“稳住!枪阵收紧——盾牌靠拢!”
对方的气势,瞬间让马传林压力骤增,刚刚击溃流寇炮灰的轻松感荡然无存。暁税宅 庚芯醉全
这些老营流寇,战斗经验极其丰富,他们多人一组,专挑太湖营盾牌间的细微缝隙,或是长枪手转换方向时,露出的短暂破绽进行猛攻。他们的打法更加狠辣,往往一人佯攻吸引注意,另外几人便从侧翼或下方发动致命一击。
“砰!啊”章福松听到身旁传来一声惨叫,抬头一看,只见本队一名刀牌手,他的头颅被一柄利斧硬生生劈开,手中的藤牌也被砍成两半。
那持斧的流寇浓密黑须,一脸彪悍,咧著嘴露出满口黄牙,对着章福松狰狞一笑,敏捷地往侧边一跳,灵巧地躲开他刺出的枪头,然后就地一滚,巨斧带着恶风,竟拦腰向他横扫而来。
章福松本能反应,迅速朝左前方跨出两大步,惊险地避开了腰斩之厄,但瞬间,对面另一名流寇配合默契,手中长矛已如同毒蛇般疾刺而出,瞬间扎进了他胸前的棉甲!
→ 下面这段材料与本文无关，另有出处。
File: config.mk
export PLATFORM = sky130hd
export DESIGN_NAME = uart_tx_framer
export DESIGN_NICKNAME = d
export VERILOG_FILES = /design/src/rtl/uart_pkg.sv /design/src/rtl/uart_baud_tick.sv /design/src/rtl/uart_tx_framer.sv
export SDC_FILE = /design/constraint.sdc
export NUM_CORES = 1
export LEC_CHECK = 0
export BUFFER_PORTS_ARGS = -buffer_cell sky130_fd_sc_hd__buf_4
export CAP_MARGIN = 15
export CORE_UTILIZATION = 41
export CTS_BUF_LIST = sky130_fd_sc_hd__clkbuf_16
export CTS_CLUSTER_SIZE = 8
export DETAILED_ROUTE_END_ITERATION = 10
export GPL_ROUTABILITY_DRIVEN = 0
export GPL_TIMING_DRIVEN = 0
export HOLD_SLACK_MARGIN = 0.06
export PLACE_DENSITY = 0.57
export SETUP_SLACK_MARGIN = 0.5
export SYNTH_ARGS = -nofsm -noshare
export SYNTH_HDL_FRONTEND = slang
export SYNTH_SLANG_ARGS = --single-unit
File: constraint.sdc
create_clock -name uart_clk -period 3.59 [get_ports uart_clk]
set_input_delay 0.718 -clock uart_clk [delete_from_list [all_inputs] [get_ports uart_clk]]
set_output_delay 0.718 -clock uart_clk [all_outputs]
set_load 0.005 [all_outputs]
File: src/rtl/uart_pkg.sv
// rtl/uart_pkg.sv - shared UART parity encoding, TX state encoding and frame-length helper
package uart_pkg;

    localparam int PARITY_NONE = 0;
    localparam int PARITY_ODD  = 1;
    localparam int PARITY_EVEN = 2;

    typedef enum logic [2:0] {
        TX_IDLE   = 3'd0,
        TX_START  = 3'd1,
        TX_DATA   = 3'd2,
        TX_PARITY = 3'd3,
        TX_STOP   = 3'd4
    } tx_state_t;

    function automatic int frame_cycles(input int data_width, input int clks_per_bit,
                                        input int parity, input int stop_bits);
        return clks_per_bit * (1 + data_width + ((parity != PARITY_NONE) ? 1 : 0) + stop_bits);
    endfunction

endpackage

File: src/rtl/uart_baud_tick.sv
// rtl/uart_baud_tick.sv - bit-period counter emitting a one-cycle tick on the last cycle of each bit
module uart_baud_tick #(
    parameter int CLKS_PER_BIT = 1
) (
    input  logic uart_clk,
    input  logic rst,
    input  logic restart,
    input  logic run,
    output logic bit_tick
);

    localparam int CNT_W = $clog2(CLKS_PER_BIT) + 1;
    localparam logic [CNT_W-1:0] CNT_LAST = CNT_W'(CLKS_PER_BIT - 1);

    logic [CNT_W-1:0] cnt;

    always_ff @(posedge uart_clk or posedge rst) begin
        if (rst) begin
            cnt <= '0;
        end else if (restart || !run || (cnt == CNT_LAST)) begin
            cnt <= '0;
        end else begin
            cnt <= cnt + CNT_W'(1);
        end
    end

    assign bit_tick = run && (cnt == CNT_LAST);

endmodule

File: src/rtl/uart_tx_framer.sv
// rtl/uart_tx_framer.sv - UART transmitter with a one-word holding register for back-to-back frames
module uart_tx_framer
    import uart_pkg::*;
#(
    parameter int DATA_WIDTH   = 8,
    parameter int CLKS_PER_BIT = 1,
    parameter int PARITY       = 0,
    parameter int STOP_BITS    = 1
) (
    input  logic                  uart_clk,
    input  logic                  rst,
    input  logic [DATA_WIDTH-1:0] tx_data,
    input  logic                  tx_valid,
    output logic                  tx_ready,
    output logic                  tx_out,
    output logic                  tx_busy,
    output logic                  tx_done
);

    generate
        if (DATA_WIDTH < 5 || DATA_WIDTH > 9) begin : g_bad_data_width
            $error("uart_tx_framer: DATA_WIDTH must be 5..9");
        end
        if (CLKS_PER_BIT < 1) begin : g_bad_clks_per_bit
            $error("uart_tx_framer: CLKS_PER_BIT must be >= 1");
        end
        if (PARITY != PARITY_NONE && PARITY != PARITY_ODD && PARITY != PARITY_EVEN) begin : g_bad_parity
            $error("uart_tx_framer: PARITY must be 0, 1 or 2");
        end
        if (STOP_BITS != 1 && STOP_BITS != 2) begin : g_bad_stop_bits
            $error("uart_tx_framer: STOP_BITS must be 1 or 2");
        end
    endgenerate

    localparam int IDX_W = $clog2(DATA_WIDTH) + 1;
    localparam logic [IDX_W-1:0] LAST_BIT  = IDX_W'(DATA_WIDTH - 1);
    localparam logic             STOP_LAST = (STOP_BITS == 2);
    localparam logic             ODD_PAR   = (PARITY == PARITY_ODD);

    tx_state_t              state, state_next;
    logic [DATA_WIDTH-1:0]  shifter, shifter_next;
    logic [DATA_WIDTH-1:0]  hold_data, hold_data_next;
    logic                   hold_full, hold_full_next;
    logic                   par_bit, par_next;
    logic [IDX_W-1:0]       bit_idx, bit_idx_next;
    logic                   stop_cnt, stop_cnt_next;
    logic                   tx_out_next, tx_busy_next, tx_done_next;

    logic                   bit_tick;
    logic                   accept, frame_end, load, load_from_hold, load_direct;
    logic [DATA_WIDTH-1:0]  load_word;

    uart_baud_tick #(
        .CLKS_PER_BIT(CLKS_PER_BIT)
    ) u_baud_tick (
        .uart_clk (uart_clk),
        .rst      (rst),
        .restart  (load),
        .run      (state != TX_IDLE),
        .bit_tick (bit_tick)
    );

    assign tx_ready = !hold_full;

    always_comb begin
        accept         = tx_valid && !hold_full;
        frame_end      = (state == TX_STOP) && bit_tick && (stop_cnt == STOP_LAST);
        load_from_hold = frame_end && hold_full;
        load_direct    = accept && ((state == TX_IDLE) || frame_end);
        load           = load_from_hold || load_direct;
        // A direct load implies the holding register is empty, so hold_full selects the source.
        load_word      = hold_full ? hold_data : tx_data;

        state_next     = state;
        shifter_next   = shifter;
        hold_data_next = hold_data;
        hold_full_next = hold_full;
        par_next       = par_bit;
        bit_idx_next   = bit_idx;
        stop_cnt_next  = stop_cnt;

        if (load_from_hold) begin
            hold_full_next = 1'b0;
        end else if (accept && !load_direct) begin
            hold_data_next = tx_data;
            hold_full_next = 1'b1;
        end

        if (load) begin
            shifter_next  = load_word;
            par_next      = (^load_word) ^ ODD_PAR;
            bit_idx_next  = '0;
            stop_cnt_next = 1'b0;
        end else if (bit_tick && state == TX_DATA) begin
            shifter_next = shifter >> 1;
            bit_idx_next = bit_idx + IDX_W'(1);
        end else if (bit_tick && state == TX_STOP) begin
            stop_cnt_next = !stop_cnt;
        end

        case (state)
            TX_IDLE:   if (load) state_next = TX_START;
            TX_START:  if (bit_tick) state_next = TX_DATA;
            TX_DATA:   if (bit_tick && bit_idx == LAST_BIT)
                           state_next = (PARITY != PARITY_NONE) ? TX_PARITY : TX_STOP;
            TX_PARITY: if (bit_tick) state_next = TX_STOP;
            TX_STOP:   if (frame_end) state_next = load ? TX_START : TX_IDLE;
            default:   state_next = TX_IDLE;
        endcase

        case (state_next)
            TX_START:  tx_out_next = 1'b0;
            TX_DATA:   tx_out_next = shifter_next[0];
            TX_PARITY: tx_out_next = par_next;
            default:   tx_out_next = 1'b1;
        endcase
        tx_busy_next = (state_next != TX_IDLE);
        tx_done_next = frame_end;
    end

    always_ff @(posedge uart_clk or posedge rst) begin
        if (rst) begin
            state     <= TX_IDLE;
            shifter   <= '0;
            hold_data <= '0;
            hold_full <= 1'b0;
            par_bit   <= 1'b0;
            bit_idx   <= '0;
            stop_cnt  <= 1'b0;
            tx_out    <= 1'b1;
            tx_busy   <= 1'b0;
            tx_done   <= 1'b0;
        end else begin
            state     <= state_next;
            shifter   <= shifter_next;
            hold_data <= hold_data_next;
            hold_full <= hold_full_next;
            par_bit   <= par_next;
            bit_idx   <= bit_idx_next;
            stop_cnt  <= stop_cnt_next;
            tx_out    <= tx_out_next;
            tx_busy   <= tx_busy_next;
            tx_done   <= tx_done_next;
        end
    end

endmodule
“呃啊!”剧痛袭来,章福松脸上瞬间冒出黄豆般大小的汗珠,一股热流从胸前伤口处涌出,迅速染红了棉甲。幸好棉甲足够厚实,矛头只刺入半分,未伤及内脏,但疼痛已足以让他动作变形。
章福松顾不得查看伤口,持枪拼命格挡开后续的攻击。余光惊恐地瞥见,本队来自望江的同乡廖化平,他的枪头刚被一名流寇用包铁木盾猛地磕开,中门大开,另一名贴地滚进的流寇刀光一闪,便精准地切过了他的手腕!
“啊——!我的手——!”廖化平发出一声撕心裂肺的惨嚎,抱着那只剩下皮肉牵连、鲜血如泉涌的断腕,直挺挺地倒了下去,瞬间就被混乱踩踏的脚步所淹没,凄厉的余音还在河谷间回荡。
无边的恐惧瞬间缠紧了章福松的心脏,几乎让他窒息。他发现自己陷入了前所未有的苦战。侧翼那个持斧的彪悍流寇,力量奇大无比,每一次势大力沉的劈砍,都带着沉闷的风声,震得他虎口崩裂,鲜血长流,长枪几次都险些脱手飞出。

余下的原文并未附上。